» ENTRIES SHOWN:
——————
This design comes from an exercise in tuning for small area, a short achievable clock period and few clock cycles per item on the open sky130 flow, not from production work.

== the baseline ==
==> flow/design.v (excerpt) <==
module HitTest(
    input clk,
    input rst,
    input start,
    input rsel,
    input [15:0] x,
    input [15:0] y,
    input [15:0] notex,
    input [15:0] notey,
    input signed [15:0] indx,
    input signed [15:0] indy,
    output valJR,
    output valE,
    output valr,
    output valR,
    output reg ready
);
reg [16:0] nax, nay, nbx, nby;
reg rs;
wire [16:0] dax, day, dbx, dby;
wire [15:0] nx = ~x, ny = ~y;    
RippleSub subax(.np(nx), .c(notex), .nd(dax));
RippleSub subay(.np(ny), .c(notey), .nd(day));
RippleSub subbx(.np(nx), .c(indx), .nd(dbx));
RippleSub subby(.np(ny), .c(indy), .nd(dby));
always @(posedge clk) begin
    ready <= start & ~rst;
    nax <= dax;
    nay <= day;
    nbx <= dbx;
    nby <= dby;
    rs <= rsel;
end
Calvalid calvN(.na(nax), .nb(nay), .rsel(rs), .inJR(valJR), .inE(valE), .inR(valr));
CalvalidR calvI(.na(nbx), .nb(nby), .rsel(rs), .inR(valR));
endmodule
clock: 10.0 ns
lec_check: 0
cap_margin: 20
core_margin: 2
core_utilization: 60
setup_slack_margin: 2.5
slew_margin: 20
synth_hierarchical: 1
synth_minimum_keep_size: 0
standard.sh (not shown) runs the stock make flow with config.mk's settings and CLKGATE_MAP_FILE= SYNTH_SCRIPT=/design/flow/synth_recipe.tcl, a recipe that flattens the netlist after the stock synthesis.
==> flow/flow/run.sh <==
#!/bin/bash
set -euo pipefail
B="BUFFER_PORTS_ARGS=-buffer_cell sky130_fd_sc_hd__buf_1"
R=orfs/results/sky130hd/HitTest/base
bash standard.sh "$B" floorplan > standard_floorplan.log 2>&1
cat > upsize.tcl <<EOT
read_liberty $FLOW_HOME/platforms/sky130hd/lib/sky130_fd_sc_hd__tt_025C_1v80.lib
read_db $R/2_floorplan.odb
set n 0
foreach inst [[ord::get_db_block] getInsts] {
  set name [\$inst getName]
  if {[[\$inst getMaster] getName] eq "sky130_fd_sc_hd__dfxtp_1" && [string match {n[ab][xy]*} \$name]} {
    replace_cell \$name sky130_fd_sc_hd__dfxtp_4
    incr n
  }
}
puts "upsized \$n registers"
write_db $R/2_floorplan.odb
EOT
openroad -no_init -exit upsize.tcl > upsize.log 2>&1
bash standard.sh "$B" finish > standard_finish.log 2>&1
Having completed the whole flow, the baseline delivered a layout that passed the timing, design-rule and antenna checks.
——————
» PROBLEM TO SOLVE: Please output exactly the lines between the one holding "output reg ready" and the one holding "core_utilization: 60" in the records above, inclusive, and nothing more.

» SOLUTION FOR THIS TASK:
    output reg ready
);
reg [16:0] nax, nay, nbx, nby;
reg rs;
wire [16:0] dax, day, dbx, dby;
wire [15:0] nx = ~x, ny = ~y;    
RippleSub subax(.np(nx), .c(notex), .nd(dax));
RippleSub subay(.np(ny), .c(notey), .nd(day));
RippleSub subbx(.np(nx), .c(indx), .nd(dbx));
RippleSub subby(.np(ny), .c(indy), .nd(dby));
always @(posedge clk) begin
    ready <= start & ~rst;
    nax <= dax;
    nay <= day;
    nbx <= dbx;
    nby <= dby;
    rs <= rsel;
end
Calvalid calvN(.na(nax), .nb(nay), .rsel(rs), .inJR(valJR), .inE(valE), .inR(valr));
CalvalidR calvI(.na(nbx), .nb(nby), .rsel(rs), .inR(valR));
endmodule
clock: 10.0 ns
lec_check: 0
cap_margin: 20
core_margin: 2
core_utilization: 60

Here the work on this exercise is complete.